# What you are asked to do:
As the lines appear below, please set them down exactly, starting at the first and finishing with the one containing "frame (two slots)".

# Dataset entries:
·····

File: src/rtl/jt12_i2s_pkg.sv
// -----------------------------------------------------------------------------
// jt12_i2s_pkg
// Shared constants and helpers for the JT12 I2S transmitter.
//   SAMPLE_W        : width of the accumulator's signed sample words (14)
//   slot_pad(sw)    : zero bits appended below the sample inside one slot
//   frame_w(sw)     : bits per stereo frame (two slots)
// -----------------------------------------------------------------------------
package jt12_i2s_pkg;

  localparam int SAMPLE_W = 14;

  function automatic int slot_pad(input int slot_w);
    return slot_w - SAMPLE_W;
  endfunction

  function automatic int frame_w(input int slot_w);
    return 2 * slot_w;
  endfunction

endpackage

File: src/rtl/jt12_i2s_clkgen.sv
// -----------------------------------------------------------------------------
// jt12_i2s_clkgen
// Bit-clock generator. A counter runs 0..DIV-1; bclk toggles on each wrap,
// so bclk has a period of 2*DIV clk cycles and starts low after reset.
// Ports:
//   clk  : system clock
//   rst  : synchronous, active-high reset
//   bclk : serial bit clock
//   fall : 1-cycle strobe on the clk edge where bclk goes high -> low
// -----------------------------------------------------------------------------
module jt12_i2s_clkgen #(
  parameter int DIV = 4
) (
  input  logic clk,
  input  logic rst,
  output logic bclk,
  output logic fall
);

  localparam int CW = (DIV > 1) ? $clog2(DIV) : 1;

  logic [CW-1:0] div_cnt;
  logic          wrap;

  assign wrap = (div_cnt == CW'(DIV - 1));
  // bclk is about to drop on this edge
  assign fall = wrap & bclk;

  always_ff @(posedge clk) begin
    if (rst) begin
      div_cnt <= '0;
      bclk    <= 1'b0;
    end else if (wrap) begin
      div_cnt <= '0;
      bclk    <= ~bclk;
    end else begin
      div_cnt <= div_cnt + CW'(1);
    end
  end

endmodule

File: src/rtl/jt12_i2s_tx.sv
// -----------------------------------------------------------------------------
// jt12_i2s_tx
// I2S transmitter for the JT12 channel accumulator output. Each stereo frame
// is two SLOT_W-bit slots {left, right}; every slot holds the 14-bit sample
// MSB-aligned and zero-padded. A one-entry holding register decouples the
// sample strobe from frame timing; a missing sample repeats the last frame
// (underrun), a sample arriving while holding is full replaces it (overrun).
//
// Build option: define JT12_I2S_LJ_EN for left-justified word select
// (lrck aligned with slot MSB); default is standard I2S (lrck one bit early).
//
// Ports:
//   clk, rst    : system clock, synchronous active-high reset
//   left, right : signed 14-bit samples, valid when sample_en is high
//   sample_en   : single-cycle sample strobe
//   bclk        : bit clock (period 2*DIV clk)
//   lrck        : word select, 0 = left, 1 = right
//   sdata       : serial data, MSB first, changes on bclk falling edge
//   underrun    : 1-cycle pulse, frame loaded without a new sample
//   overrun     : 1-cycle pulse, sample overwrote a full holding register
// -----------------------------------------------------------------------------
module jt12_i2s_tx
  import jt12_i2s_pkg::*;
#(
  parameter int DIV    = 4,
  parameter int SLOT_W = 16
) (
  input  logic                       clk,
  input  logic                       rst,
  input  logic signed [SAMPLE_W-1:0] left,
  input  logic signed [SAMPLE_W-1:0] right,
  input  logic                       sample_en,
  output logic                       bclk,
  output logic                       lrck,
  output logic                       sdata,
  output logic                       underrun,
  output logic                       overrun
);

  localparam int FW  = frame_w(SLOT_W);
  localparam int BW  = $clog2(FW);
  localparam int PAD = slot_pad(SLOT_W);

  function automatic logic [SLOT_W-1:0] slot_word(input logic signed [SAMPLE_W-1:0] s);
    return SLOT_W'($unsigned(s)) << PAD;
  endfunction

  logic                       fall;
  logic [BW-1:0]              bit_cnt, bit_nxt, sdata_idx;
  logic [FW-1:0]              frame, frame_nxt;
  logic signed [SAMPLE_W-1:0] hold_l, hold_r, last_l, last_r, src_l, src_r;
  logic                       hold_full, load, under_nxt, lrck_nxt, sdata_nxt;

  jt12_i2s_clkgen #(.DIV(DIV)) u_clkgen (
    .clk  (clk),
    .rst  (rst),
    .bclk (bclk),
    .fall (fall)
  );

  always_comb begin
    bit_nxt   = (bit_cnt == BW'(FW - 1)) ? '0 : bit_cnt + BW'(1);
    load      = fall && (bit_cnt == BW'(FW - 1));

    // Load source priority: holding register, then same-cycle bypass,
    // then repeat of the last transmitted sample.
    src_l     = last_l;
    src_r     = last_r;
    under_nxt = 1'b0;
    if (hold_full) begin
      src_l = hold_l;
      src_r = hold_r;
    end else if (sample_en) begin
      src_l = left;
      src_r = right;
    end else begin
      under_nxt = 1'b1;
    end
    frame_nxt = {slot_word(src_l), slot_word(src_r)};

    // On a load edge the first bit comes from the frame being loaded.
    sdata_idx = BW'(FW - 1) - bit_nxt;
    sdata_nxt = load ? frame_nxt[sdata_idx] : frame[sdata_idx];

`ifdef JT12_I2S_LJ_EN
    lrck_nxt  = (bit_nxt >= BW'(SLOT_W));
`else
    lrck_nxt  = (bit_nxt >= BW'(SLOT_W - 1)) && (bit_nxt <= BW'(FW - 2));
`endif
  end

  always_ff @(posedge clk) begin
    if (rst) begin
      bit_cnt   <= BW'(FW - 1);
      frame     <= '0;
      hold_l    <= '0;
      hold_r    <= '0;
      hold_full <= 1'b0;
      last_l    <= '0;
      last_r    <= '0;
      lrck      <= 1'b0;
      sdata     <= 1'b0;
      underrun  <= 1'b0;
      overrun   <= 1'b0;
    end else begin
      underrun <= 1'b0;
      overrun  <= 1'b0;

      if (fall) begin
        bit_cnt <= bit_nxt;
        sdata   <= sdata_nxt;
        lrck    <= lrck_nxt;
      end

      if (load) begin
        frame    <= frame_nxt;
        last_l   <= src_l;
        last_r   <= src_r;
        underrun <= under_nxt;
        // A full holding register is consumed; a simultaneous strobe refills it.
        if (hold_full) begin
          hold_full <= sample_en;
          if (sample_en) begin
            hold_l <= left;
            hold_r <= right;
          end
        end
      end else if (sample_en) begin
        hold_l    <= left;
        hold_r    <= right;
        hold_full <= 1'b1;
        overrun   <= hold_full;
      end
    end
  end

endmodule

File: config.mk
export PLATFORM = sky130hd
export DESIGN_NAME = jt12_i2s_tx
export DESIGN_NICKNAME = d
export VERILOG_FILES = /design/src/rtl/jt12_i2s_pkg.sv /design/src/rtl/jt12_i2s_clkgen.sv /design/src/rtl/jt12_i2s_tx.sv
export SDC_FILE = /design/constraint.sdc
export NUM_CORES = 1
export LEC_CHECK = 0
export BUFFER_PORTS_ARGS = -buffer_cell sky130_fd_sc_hd__clkbuf_2
export CORE_MARGIN = 3
export CORE_UTILIZATION = 45
export DETAILED_ROUTE_END_ITERATION = 10
export PLACE_DENSITY = 0.69
export SLEW_MARGIN = 20
export SYNTH_ARGS = -nofsm -noshare
export SYNTH_HDL_FRONTEND = slang
export SYNTH_SLANG_ARGS = --single-unit
export TNS_END_PERCENT = 50
File: constraint.sdc
create_clock -name clk -period 5.3 [get_ports clk]
set_input_delay 0.795 -clock clk [delete_from_list [all_inputs] [get_ports clk]]
set_output_delay 0.795 -clock clk [all_outputs]
set_load 0.1 [all_outputs]
# --- Word level (Yosys, flattened, before mapping) ---
# Cells that the tools add are included.
classes:
  add_sub_neg: 3
  magnitude_cmp: 3
  n_eq_ne: 3
  n_mux: 20
  bitwise: 4
  reduce_logical: 6
ops:
  columns: ["cell", "n"]
  rows:
  - ["14-bit two-way mux", 10]
  - ["1-bit binary-select mux with 5-bit select", 2]
  - ["1-bit two-way mux", 7]
  - ["5-bit by 6-bit < comparator with 1-bit output (second input constant)", 1]
  - ["3-bit OR reduction", 2]
  - ["5-bit by 1-bit adder with 5-bit output (second input constant)", 1]
  - ["5-bit == test (second input constant)", 1]
  - ["5-bit by 4-bit greater-or-equal comparator with 1-bit output (second input constant)", 1]
  - ["5-bit <= comparator (second input constant)", 1]
  - ["5-bit two-way mux", 1]
  - ["5-bit subtractor (first input constant)", 1]
  - ["1-bit inverter", 3]
  - ["2-bit by 1-bit adder with 2-bit output (second input constant)", 1]
  - ["2-bit == test (second input constant)", 1]
  - ["1-bit logical AND", 2]
  - ["2-bit inequality test (second input constant)", 1]
  - ["2-bit nonzero test", 1]
  - ["2-bit OR reduction", 1]
  - ["1-bit bitwise AND", 1]
totals:
  register_bits: 97
  inputBits: 31
  out_inout_bits: 5
  word_cells: 52

# --- Longest topological paths before layout ---
logic_depth:
  ltp_word: 6
  depth_mapped: 9
  mapped_depth_nobuf: 9

# --- Modules after synthesis ---
# Synthesis repeated with hierarchy kept, for this count alone.
hier_totals:
  hier_cells: 410
  area_unflattened_um2: 3303.2
modules_own_cells:
  columns: ["mod", "n_inst", "cells_each", "area_each_um2", "seq_area_each_um2"]
  rows:
  - ["jt12_i2s_tx", 1, 401, 3198.1, 1321.3]
  - ["jt12_i2s_clkgen", 1, 9, 105.1, 60.1]

# --- Worst setup path before layout ---
# OpenSTA, ideal clock, no wires.
synth_path:
  path_kind: "flip-flop to flip-flop"
  from: "reg u_clkgen.bclk"
  to: "reg hold_l[0]"
  setup_time_ns: 0.132
  arrival_time_ns: 2.009
  required_time_ns: 5.168
  path_slack_ns: 3.159
  path_stages_with_launch: 8
  path_buffers: 2
  synth_period_minus_slack_ns: 2.141
  path_cell_list: "dfxtp_1 > and2_2 > nand2_2 > o21a_1 > buf_4 > buf_2 > nand2_1 > a21oi_1"
synth_via:
  elab_chain_cells: 3
  elab_cells_between_ends: 4
  cone_classes: "1 x eq/ne; 1 x mux; 1 x bitwise; 1 x reduce/logical"
synth_lines:
  columns: ["item", "line_no", "text"]
  rows:
  - ["start: declaration", "jt12_i2s_clkgen.sv:16", "output logic bclk,"]
  - ["start signal: assignment", "jt12_i2s_clkgen.sv:35", "bclk <= ~bclk;"]
  - ["1-bit bitwise AND (*)", "jt12_i2s_clkgen.sv:27", "assign fall = wrap & bclk;"]
  - ["1-bit logical AND (*)", "jt12_i2s_tx.sv:63", "load = fall && (bit_cnt == BW'(FW - 1));"]
  - ["2-bit inequality test (no line) or 14-bit two-way mux (tied branches)", null, null]
  - ["end signal: assignment", "jt12_i2s_tx.sv:124", "hold_l <= left;"]
  - ["end signal: assignment", "jt12_i2s_tx.sv:129", "hold_l <= left;"]
  - ["end: declaration", "jt12_i2s_tx.sv:51", "logic signed [SAMPLE_W-1:0] hold_l, hold_r, last_l, last_r, src_l, src_r;"]
# Mark *: on every way between the ends. The rest lies on a longest branch, timed or not.
# A chain may end at the register's enable or synchronous reset.

# --- Worst setup path in the final report ---
layout_path:
  from: "reg bit_cnt[0]"
  to: "reg hold_r[5]"
layout_via:
  elab_chain_cells: 3
  elab_cells_between_ends: 4
  cone_classes: "2 x eq/ne; 1 x mux; 1 x reduce/logical"
layout_lines:
  columns: ["item", "line_no", "text"]
  rows:
  - ["start: declaration", "jt12_i2s_tx.sv:49", "logic [BW-1:0] bit_cnt, bit_nxt, sdata_idx;"]
  - ["start signal: assignment", "jt12_i2s_tx.sv:94", "bit_cnt <= BW'(FW - 1);"]
  - ["start signal: assignment", "jt12_i2s_tx.sv:110", "bit_cnt <= bit_nxt;"]
  - ["5-bit == test (*)", "jt12_i2s_tx.sv:63", null]
  - ["1-bit logical AND (*)", "jt12_i2s_tx.sv:63", null]
  - ["2-bit inequality test (no line) or 14-bit two-way mux (tied branches)", null, null]
  - ["end signal: assignment", "jt12_i2s_tx.sv:125", "hold_r <= right;"]
  - ["end signal: assignment", "jt12_i2s_tx.sv:130", "hold_r <= right;"]
  - ["end: declaration", "jt12_i2s_tx.sv:51", null]
# Marked as above.

==> impl_results.md <==
- Seq/Total Area, Yosys: between 40% and 50%
- Port Buffer Count: 35
- Core area: approximately 0.0069 mm²
- Crit path max-delay family: simple AND/OR/NAND/NOR gates
- Clk pin slew, worst setup/hold paths: 70 ps
- Leakage: around 1.4 nW
- Post-synth EDFFs: 0
- CP Capture Type: flip-flop
- CTS tree: done
- Post-CTS Setup Bufs: 0
- Synth area leaders: dfxtp_1, nor2_1, nand2_1, a21oi_1, mux2i_1
- Avg Inst Size Synth: about 8 µm²
- Critical Path AT: roughly 3600 ps
- Pre-CTS setup slack: approximately 1900 ps
- Final Non-Filler Cells: roughly 520
- Detailed Route Iter0 Violations: 221
- Post-CTS Resized: 0
- Final Instance Area: between 0.003 and 0.004 mm²
- Hold Crit Class: flip-flop to flip-flop
- Slowest-stage cell, CP: dfxtp_1
- Outcome: complete, no violations
- Post-Syn Area: roughly 0.0033 mm²
- Setup crit start kind: flip-flop
- CTS root buf: clkbuf_8
- WL per Instance: about 14 µm
- # setup viols final: 0
- Number of buffers created by CTS: 9
- Cell breakdown of the critical path: ha_1 > and3_2 > ha_1 > nand2_2 > o21a_1 > nand2_1 > a21oi_1
- Global-route wire length before repair: between 10 and 15 mm
- Synth warn: 0
- Slew @ Worst Pin: 974 ps
- Clock Path Buffers: 2
- Critical path buffers and inverters: 0
- R2R Setup Slk: 1940 ps
- Most used cell, CP: ha_1
- Top FF cell, synth: dfxtp_1
- TritonRoute pass-1 iters: 5
- Top-area cell type share of the netlist area: 41.9%
- Post-detail-place hpwl: about 4.7 mm
- Setup slack after layout: 1940 ps
- Async set-reset flop share out of synthesis: 0%
- Fin crit share: 63.4%
- Worst Skew: 7.57 ps
- Initial antenna violation count: 0
- Max-slew headroom: a little over a third
- Vias in the first global route: between 2k and 3k
- Req. time, crit path: 5510 ps
- Gp weighted congestion: slightly below 0.9
- Setup Crit Path Kind: flip-flop to flip-flop
- Die Y: approximately 92 µm
- Total GRT Usage: between 10% and 20%
- Max cap viols: 0
- Post-Syn Nets: 440
- Vias post-DR: between 2k and 3k
- Reg2reg end: hold_r[5]
- Starting density of the core: around 47%
- Vias/cell: 5.31
- Total power: around 1.1 mW
- Hold slack: between 400 and 500 ps
- Hold depth: 1
- Netlist cell types: 46
- Clock Latency Late Sink: about 350 ps
- Seq cells post-synth: between 60 and 70
- Highest Clock Rate: approximately 300 MHz
- DRC violations left: 0
- Post-synth top area cell: dfxtp_1
- Final hold violations: 0
- Total Nets Final: ~460
- Horiz. Die Dim: 91.6 µm
- Area post-placement: ~0.0034 mm²
- Power per standard cell area: around 300 mW/mm²
- Max rail drop VDD: between 0.15 and 0.2 mV
- CP Max Fanout: 32
- Hold_buf cts: 0
- Proportion of layout cells with a drive suffix above 1: between 15 and 20%
- Area grow syn2layout: 9.33%
- Num Clock Sinks: roughly 70
- RSZ-0062 raised after global routing: no
- Routed Antenna Nets: 0
- Max incr delay on CP: roughly 760 ps
- Placed Cells: around 500
- Die area: ~0.0084 mm²
- Final Util: about 52%
- Final WL: between 7 and 8 mm
- Post-Synthesis Cells: a little over 400
- Hold path start: u_clkgen.div_cnt[0]
- Slew Limit Fails: 0
- Fill cell total of the finished layout: about 700
- H-tree depth: 3
- Reg2reg path depth: 7
- Hold worst-path end: u_clkgen.div_cnt[0]
- Congestion Overflow GR: 0
- Largest net degree at the start of global routing: between 70 and 80
- Setup TNS: 0 ps
- N_diodes: 0
- IO Pins: 36
- Min cycle time layout: between 3000 and 4000 ps
- Num rows: 30
- Reg2reg start: bit_cnt[0]
[power breakdown]
part	switching, mW	internal (mW)
clock	0.197	0.241
combinational	0.0663	0.0388
sequential	0.00866	0.535
total	0.272	0.815
[cell type report]
type	instances	area (µm²)	area share (%)
Inverter	3	11.3	0.312
Tap cell	96	120	3.33
Clock buffer	12	155	4.30
Clock inverter	3	45.0	1.25
Multi-Input combinational cell	301	1690	47.0
Sequential cell	69	1380	38.3
Timing Repair Buffer	38	198	5.48
[per-layer routing]
metal,up-vias,global-route usage [%],share of wire (%)
li1,1435,-,-
met1,1269,23.8,48
met2,55,27.8,46
met3,15,5.33,4.5
met4,0,5.78,1.6
met5,-,0,0
[registers in the layout (all words and copies together), names as in the netlist]
register	flops
last_r	13
frame	1
overrun	1
sdata	1
lrck	1
u_clkgen.bclk	1
underrun	1
bit_cnt	5
hold_r	14
hold_full	1
hold_l	14
last_l	14
u_clkgen.div_cnt	2
[worst max-delay path by stage]
| stage | startpoint | end | slack [ps] | cells past startpoint |
|---|---|---|---|---|
| floorplan | u_clkgen.bclk | hold_l[0] | 3160 | 7 |
| global placement | bit_cnt[0] | hold_r[5] | 2050 | 7 |
| detailed placement | bit_cnt[0] | hold_l[5] | 1900 | 7 |
| CTS | bit_cnt[0] | hold_l[5] | 1910 | 7 |
| global route | bit_cnt[0] | hold_r[11] | 1570 | 7 |
| finish | bit_cnt[0] | hold_r[5] | 1940 | 7 |
[cells in the mapped netlist (2+ instances only)]
cell       n
buf_2     13
clkbuf_1   9
o21ai_1    2
nand2_1   68
mux2i_1   18
nor2_1    71
nor3b_1    2
a211oi_1  13
ha_1       3
o221ai_1   8
nor2b_1    7
o21ai_0    5
dfxtp_1   69
a311oi_1   2
nand3_1    4
nor4_1     2
o22ai_1    9
a211o_1    3
nand3b_1   2
a21oi_1   50
xor2_1     3
inv_2      2
nor3_1     7
buf_4      4
buf_6      6
mux2_2     4
[layout by cell type, fill, tap and decap left out, types with 3 or more instances in the layout]
cell type | synthesis | final
buf_4 | 4 | 3
nor3_1 | 7 | 7
dfxtp_1 | 69 | 68
a21oi_1 | 50 | 50
mux2_2 | 4 | 4
a211oi_1 | 13 | 13
mux2i_1 | 18 | 18
ha_1 | 3 | 3
o22ai_1 | 9 | 9
xor2_1 | 3 | 3
nor2b_1 | 7 | 7
a211o_1 | 3 | 3
nand3_1 | 4 | 4
o221ai_1 | 8 | 8
clkbuf_2 | 0 | 35
o21ai_0 | 5 | 5
nor2_1 | 71 | 71
nand2_1 | 68 | 68
clkbuf_8 | 0 | 11
[cells by family after synthesis]
kind of cell / after synthesis / share of synthesized area (%)
simple gates: 169 / 21.3
compound gates: 101 / 19.7
flops: 69 / 41.9
buf+inv: 36 / 6.75
mux: 23 / 7.63
xor+xnor: 5 / 1.56
fa+ha+maj: 3 / 1.14
[worst register-to-register path, cell delays in order, from the launching register on]
cell and delay [ps]:
dfxtp_1 760, ha_1 360, and3_2 200, ha_1 440
nand2_2 480, o21a_1 670, nand2_1 230, a21oi_1 70
Power figures use the tool's default switching activity.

·····

# Reply to the exercise:
File: src/rtl/jt12_i2s_pkg.sv
// -----------------------------------------------------------------------------
// jt12_i2s_pkg
// Shared constants and helpers for the JT12 I2S transmitter.
//   SAMPLE_W        : width of the accumulator's signed sample words (14)
//   slot_pad(sw)    : zero bits appended below the sample inside one slot
//   frame_w(sw)     : bits per stereo frame (two slots)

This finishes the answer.